Non-typhoidal salmonellosis usually causes mild, self-limiting gastroenteritis [Reference Heymann1]. Symptoms usually appear 12–36 h after eating and last up to 7 days. The disease can be severe and life-threatening in vulnerable populations like children, the elderly and people with underlying comorbidities [Reference Hunter and Francois Watkins2]. Salmonellosis ranks second after campylobacteriosis as the most commonly reported food-borne disease across the European Union (EU) [3, 4]. Despite a significant downward trend in Salmonella infections since 2008, a 15·3% increase in the overall EU notification rate was noted in 2014 compared with 2013, followed by a further 1·9% increase in 2015 [3, 4]. Most European cases of non-typhoidal salmonellosis are currently caused by Salmonella enterica serovar Enteritidis . S. enterica ser. Enteritidis is the predominant serovar associated with Salmonella outbreaks . In the EU, in 2015, S. enterica ser. Enteritidis was implicated in 63% of 953 food-borne outbreaks caused by Salmonella. A Europe-wide large outbreak of S. enterica ser. Enteritidis PT8, with multiple locus variable-number tandem repeat analysis (MLVA) profiles 2-9-7-3-2 and 2-9-6-3-2, occurred from May 2016 to February 2017 .
In Greece, the mean annual salmonellosis notification rate for the period 2008–2015 was 4·1 cases per 100 000 population, with S. enterica ser. Enteritidis being the most common serotype, dropping yearly from 63% of total isolates in 2008 to 24% in 2015 . The decreasing trend of S. enterica ser. Enteritidis cases was mainly attributed to the Greek National Salmonella Control Programme implemented in poultry in accordance with the EU legislation . At the same period, only small, household, outbreaks of S. enterica ser. Enteritidis were identified in the country; the last documented community outbreak was in 2011 (Hellenic Centre for Disease Control and Prevention, data not published).
On 19 June 2016, hospital authorities in Central Greece informed public health authorities of the occurrence of several cases of gastroenteritis following a christening reception at a restaurant in a popular tourist village. A 57-year-old guest with no underlying condition died after being admitted to the hospital with severe gastroenteritis symptoms. Two otherwise healthy guests, aged 26 and 60, were admitted to the intensive care unit. As a consequence, the outbreak captured wide media and public attention. An outbreak control team (OCT) was dispatched to investigate the outbreak and identify the implicated food item, the causative pathogen and factors possibly contributing to disease severity. The OCT also investigated the possible association of the outbreak with the concurrent 2016/17 European outbreak.

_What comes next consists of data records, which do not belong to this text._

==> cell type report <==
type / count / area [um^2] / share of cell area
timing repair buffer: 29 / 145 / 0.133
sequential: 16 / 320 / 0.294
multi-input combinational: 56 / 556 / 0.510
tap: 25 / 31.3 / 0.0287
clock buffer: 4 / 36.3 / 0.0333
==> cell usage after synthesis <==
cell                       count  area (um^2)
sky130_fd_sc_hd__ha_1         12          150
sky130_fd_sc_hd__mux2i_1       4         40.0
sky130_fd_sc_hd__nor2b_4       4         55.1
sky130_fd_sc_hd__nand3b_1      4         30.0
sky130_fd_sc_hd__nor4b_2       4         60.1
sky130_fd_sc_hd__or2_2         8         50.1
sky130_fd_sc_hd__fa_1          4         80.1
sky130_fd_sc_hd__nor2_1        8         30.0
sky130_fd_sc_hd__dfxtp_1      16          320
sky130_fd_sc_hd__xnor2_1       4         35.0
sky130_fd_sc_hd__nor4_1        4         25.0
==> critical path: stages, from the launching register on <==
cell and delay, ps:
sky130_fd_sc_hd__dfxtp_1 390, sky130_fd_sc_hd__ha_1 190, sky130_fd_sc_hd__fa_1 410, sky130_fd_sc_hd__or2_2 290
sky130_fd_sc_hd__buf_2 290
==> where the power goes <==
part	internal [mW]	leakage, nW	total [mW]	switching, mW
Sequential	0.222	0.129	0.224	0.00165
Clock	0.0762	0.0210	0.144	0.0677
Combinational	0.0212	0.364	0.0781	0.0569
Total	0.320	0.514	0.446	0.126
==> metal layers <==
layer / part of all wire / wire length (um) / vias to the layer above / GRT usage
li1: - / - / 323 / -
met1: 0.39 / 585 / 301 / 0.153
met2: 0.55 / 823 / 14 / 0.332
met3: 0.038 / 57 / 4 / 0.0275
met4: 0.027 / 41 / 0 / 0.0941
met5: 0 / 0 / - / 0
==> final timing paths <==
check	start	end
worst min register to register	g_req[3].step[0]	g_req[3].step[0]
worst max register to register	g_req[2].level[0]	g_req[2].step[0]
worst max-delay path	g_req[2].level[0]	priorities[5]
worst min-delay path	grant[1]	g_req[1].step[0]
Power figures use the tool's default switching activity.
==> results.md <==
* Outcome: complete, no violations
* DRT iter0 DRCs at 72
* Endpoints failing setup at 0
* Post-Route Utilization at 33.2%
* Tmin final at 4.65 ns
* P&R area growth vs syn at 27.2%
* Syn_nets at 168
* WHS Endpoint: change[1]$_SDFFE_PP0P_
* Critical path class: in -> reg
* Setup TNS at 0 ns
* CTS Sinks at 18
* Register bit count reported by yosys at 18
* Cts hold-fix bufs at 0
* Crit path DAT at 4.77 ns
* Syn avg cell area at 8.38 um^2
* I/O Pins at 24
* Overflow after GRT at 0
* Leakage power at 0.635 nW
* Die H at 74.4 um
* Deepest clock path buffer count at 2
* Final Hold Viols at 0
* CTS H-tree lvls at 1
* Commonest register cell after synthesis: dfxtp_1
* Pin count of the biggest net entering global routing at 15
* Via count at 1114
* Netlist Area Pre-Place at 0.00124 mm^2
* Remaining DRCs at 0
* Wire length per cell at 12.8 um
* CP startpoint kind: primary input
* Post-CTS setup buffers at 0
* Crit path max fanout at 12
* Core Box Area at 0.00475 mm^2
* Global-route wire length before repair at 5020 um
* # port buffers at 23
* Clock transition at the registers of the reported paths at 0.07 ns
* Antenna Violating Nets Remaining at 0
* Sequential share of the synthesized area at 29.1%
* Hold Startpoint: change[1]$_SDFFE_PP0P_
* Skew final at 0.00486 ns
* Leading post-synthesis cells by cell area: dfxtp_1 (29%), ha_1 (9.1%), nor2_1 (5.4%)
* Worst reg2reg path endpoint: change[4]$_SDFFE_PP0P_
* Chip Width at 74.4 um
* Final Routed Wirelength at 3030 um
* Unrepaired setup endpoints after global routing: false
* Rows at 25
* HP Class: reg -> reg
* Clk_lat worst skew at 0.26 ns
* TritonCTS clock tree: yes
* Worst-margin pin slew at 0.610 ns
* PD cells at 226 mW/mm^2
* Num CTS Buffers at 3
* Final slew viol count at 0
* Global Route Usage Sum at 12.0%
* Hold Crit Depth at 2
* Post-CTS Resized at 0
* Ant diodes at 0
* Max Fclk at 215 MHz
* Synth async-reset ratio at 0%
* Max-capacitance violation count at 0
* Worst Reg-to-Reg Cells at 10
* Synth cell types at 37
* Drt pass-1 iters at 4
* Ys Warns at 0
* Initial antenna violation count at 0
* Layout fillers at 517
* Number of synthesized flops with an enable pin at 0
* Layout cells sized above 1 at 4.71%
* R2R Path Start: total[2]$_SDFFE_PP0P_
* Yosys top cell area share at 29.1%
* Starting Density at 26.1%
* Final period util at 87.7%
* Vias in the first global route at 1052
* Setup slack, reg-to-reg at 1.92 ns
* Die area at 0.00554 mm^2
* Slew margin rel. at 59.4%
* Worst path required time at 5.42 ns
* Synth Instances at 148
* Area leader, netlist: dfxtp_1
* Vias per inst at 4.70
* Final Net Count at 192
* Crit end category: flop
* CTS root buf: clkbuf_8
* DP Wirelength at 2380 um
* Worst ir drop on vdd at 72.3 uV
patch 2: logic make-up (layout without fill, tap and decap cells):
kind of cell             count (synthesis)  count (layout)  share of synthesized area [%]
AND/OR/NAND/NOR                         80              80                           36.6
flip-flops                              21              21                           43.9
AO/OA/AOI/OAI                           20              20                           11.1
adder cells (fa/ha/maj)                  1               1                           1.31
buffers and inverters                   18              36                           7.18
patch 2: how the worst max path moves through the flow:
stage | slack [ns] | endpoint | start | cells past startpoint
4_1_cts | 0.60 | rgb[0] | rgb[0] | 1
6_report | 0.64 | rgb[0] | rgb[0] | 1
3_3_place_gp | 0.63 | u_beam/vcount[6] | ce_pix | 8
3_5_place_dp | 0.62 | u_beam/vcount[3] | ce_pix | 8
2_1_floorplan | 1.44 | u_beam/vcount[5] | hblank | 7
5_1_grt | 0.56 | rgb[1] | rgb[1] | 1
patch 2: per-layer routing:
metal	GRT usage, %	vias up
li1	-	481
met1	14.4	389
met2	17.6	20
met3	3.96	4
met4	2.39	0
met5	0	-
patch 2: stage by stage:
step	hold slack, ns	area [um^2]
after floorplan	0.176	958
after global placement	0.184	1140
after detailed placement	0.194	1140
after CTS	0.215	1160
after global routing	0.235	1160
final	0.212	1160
File: src/rtl/mem_arbiter.sv
// mem_arbiter: shares one main-memory port between the instruction-refill and
// data refill/write-back controllers. Round-robin on ties, one transaction at a time.
// Latency: request-to-ack is 2 edges plus the memory wait cycles. Requesters stall while req is pending.
// Ports: i_* instruction side (read only), d_* data side (read or write-back),
//        mem_* memory side (req held until mem_ack), err sticky protocol error.
// All outputs are registered. No input reaches an output combinationally.
module mem_arbiter #(
   parameter int ADDR_BITS = 32,
   parameter int LINE_BITS = 128
) (
   input  logic                 clock,
   input  logic                 reset,
   input  logic                 i_req,
   input  logic [ADDR_BITS-1:0] i_addr,
   output logic                 i_ack,
   output logic [LINE_BITS-1:0] i_rdata,
   input  logic                 d_req,
   input  logic                 d_we,
   input  logic [ADDR_BITS-1:0] d_addr,
   input  logic [LINE_BITS-1:0] d_wdata,
   output logic                 d_ack,
   output logic [LINE_BITS-1:0] d_rdata,
   output logic                 mem_req,
   output logic                 mem_we,
   output logic [ADDR_BITS-1:0] mem_addr,
   output logic [LINE_BITS-1:0] mem_wdata,
   input  logic [LINE_BITS-1:0] mem_rdata,
   input  logic                 mem_ack,
   output logic                 err
);

   typedef enum logic [1:0] {
      S_IDLE = 2'd0,
      S_BUSY = 2'd1,
      S_DONE = 2'd2
   } state_t;

   state_t               r_state;
   state_t               w_state_nxt;
   logic                 w_grant;
   logic                 w_pick_d;
   logic                 w_drop;
   logic                 w_spurious;

   logic                 r_owner_d;   // 1 = data side owns the current transaction
   logic                 r_last_d;    // 1 = last grant went to data, 0 = instruction
   logic                 r_mem_req;
   logic                 r_mem_we;
   logic [ADDR_BITS-1:0] r_mem_addr;
   logic [LINE_BITS-1:0] r_mem_wdata;
   logic [LINE_BITS-1:0] r_buf;
   logic                 r_i_ack;
   logic                 r_d_ack;
   logic                 r_err;

   always_ff @(posedge clock or negedge reset) begin
      if (!reset) begin
         r_state <= S_IDLE;
      end else begin
         r_state <= w_state_nxt;
      end
   end

   always_comb begin
      w_state_nxt = r_state;
      w_grant     = 1'b0;
      w_pick_d    = 1'b0;
      case (r_state)
         S_IDLE: begin
            if (i_req || d_req) begin
               w_grant = 1'b1;
               // On a tie the side that did not win last time goes next.
               w_pick_d    = (i_req && d_req) ? !r_last_d : d_req;
               w_state_nxt = S_BUSY;
            end
         end
         S_BUSY: begin
            if (mem_ack) begin
               w_state_nxt = S_DONE;
            end
         end
         S_DONE: begin
            // Requests are not looked at here: the owner is dropping req this cycle.
            w_state_nxt = S_IDLE;
         end
         default: begin
            w_state_nxt = S_IDLE;
         end
      endcase
   end

   // Owner letting go of req before its ack, and memory acking when nothing is outstanding.
   assign w_drop     = (r_state == S_BUSY) && (r_owner_d ? !d_req : !i_req);
   assign w_spurious = mem_ack && (r_state != S_BUSY);

   always_ff @(posedge clock or negedge reset) begin
      if (!reset) begin
         r_owner_d   <= 1'b0;
         r_last_d    <= 1'b0;
         r_mem_req   <= 1'b0;
         r_mem_we    <= 1'b0;
         r_mem_addr  <= '0;
         r_mem_wdata <= '0;
         r_buf       <= '0;
         r_i_ack     <= 1'b0;
         r_d_ack     <= 1'b0;
         r_err       <= 1'b0;
      end else begin
         r_i_ack <= 1'b0;
         r_d_ack <= 1'b0;
         if (w_grant) begin
            r_owner_d   <= w_pick_d;
            r_last_d    <= w_pick_d;
            r_mem_req   <= 1'b1;
            r_mem_we    <= w_pick_d & d_we;
            r_mem_addr  <= w_pick_d ? d_addr : i_addr;
            r_mem_wdata <= w_pick_d ? d_wdata : '0;
         end
         if ((r_state == S_BUSY) && mem_ack) begin
            r_mem_req <= 1'b0;
            // Write-backs leave the returned-line buffer untouched.
            if (!r_mem_we) begin
               r_buf <= mem_rdata;
            end
            r_i_ack <= !r_owner_d;
            r_d_ack <= r_owner_d;
         end
         if (w_spurious || w_drop) begin
            r_err <= 1'b1;
         end
      end
   end

   assign i_ack     = r_i_ack;
   assign d_ack     = r_d_ack;
   assign i_rdata   = r_buf;
   assign d_rdata   = r_buf;
   assign mem_req   = r_mem_req;
   assign mem_we    = r_mem_we;
   assign mem_addr  = r_mem_addr;
   assign mem_wdata = r_mem_wdata;
   assign err       = r_err;

endmodule
**config.mk**
```make
export PLATFORM = sky130hd
export DESIGN_NAME = rv_ctl_datapath
export DESIGN_NICKNAME = d
export VERILOG_FILES = /design/src/rtl/rv_ctl_datapath.sv
export SDC_FILE = /design/constraint.sdc
export NUM_CORES = 1
export LEC_CHECK = 0
export ABC_CLOCK_PERIOD_IN_PS = 4700
export CAP_MARGIN = 40
export CORE_ASPECT_RATIO = 0.8
export CORE_MARGIN = 3
export CORE_UTILIZATION = 50
export CTS_CLUSTER_DIAMETER = 30
export CTS_CLUSTER_SIZE = 14
export DETAILED_ROUTE_END_ITERATION = 6
export PLACE_DENSITY = 0.77
export SLEW_MARGIN = 10
export SYNTH_ARGS = -nofsm -noshare
export SYNTH_HDL_FRONTEND = slang
export SYNTH_SLANG_ARGS = --single-unit
```
**constraint.sdc**
```tcl
create_clock -name clk_i -period 4.7 [get_ports clk_i]
set_input_delay 0.47 -clock clk_i [delete_from_list [all_inputs] [get_ports clk_i]]
set_output_delay 0.47 -clock clk_i [all_outputs]
set_load 0.1 [all_outputs]
```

A retrospective cohort study was performed. Restaurant management provided a list of all food items served. Telephone interviews were conducted by the fellow of the European Public Health Microbiology Training Program of ECDC (EUPHEM) after special training, using a structured questionnaire. Data were obtained on demographics, the symptoms, the need for and the length of hospitalisation, and the time taken off from work. The presence of underlying conditions and the possible contact with ill persons unrelated to the christening party were recorded. To identify potential risk factors for illness, all guests were asked whether they had consumed any of the specified food items. Information on food portions and incubation period was also collected as they were considered to be proxy measures of infectious dose. Foods doses were categorised as ‘tasting portion’, ‘one portion’ or ‘more than one portion’. For food served on a common platter for four persons, serving size corresponded to about half of a standard portion size. Incubation periods were taken as the time (in hours) from serving the course until the onset of symptoms. After reviewing descriptive data, case was defined as a christening guest who had diarrhoea (⩾3 loose stools in 24 h) within 72 h of the reception.
Categorical variables were compared using the χ 2 test. Continuous variables were expressed as median with the corresponding interquartile range, and were compared using the Mann–Whitney U test. P-values of <0·05 were considered statistically significant. The frequency and intensity of symptoms and association with outcomes were assessed. An epidemic curve was used to depict the length and case distribution of the outbreak. For each consumed food item, attack rate (AR), relative risk (RR) and 95% confidence interval (95% CI) were computed. All analyses were performed using Stata v.12.1 (StataCorp., College Station, Texas, USA).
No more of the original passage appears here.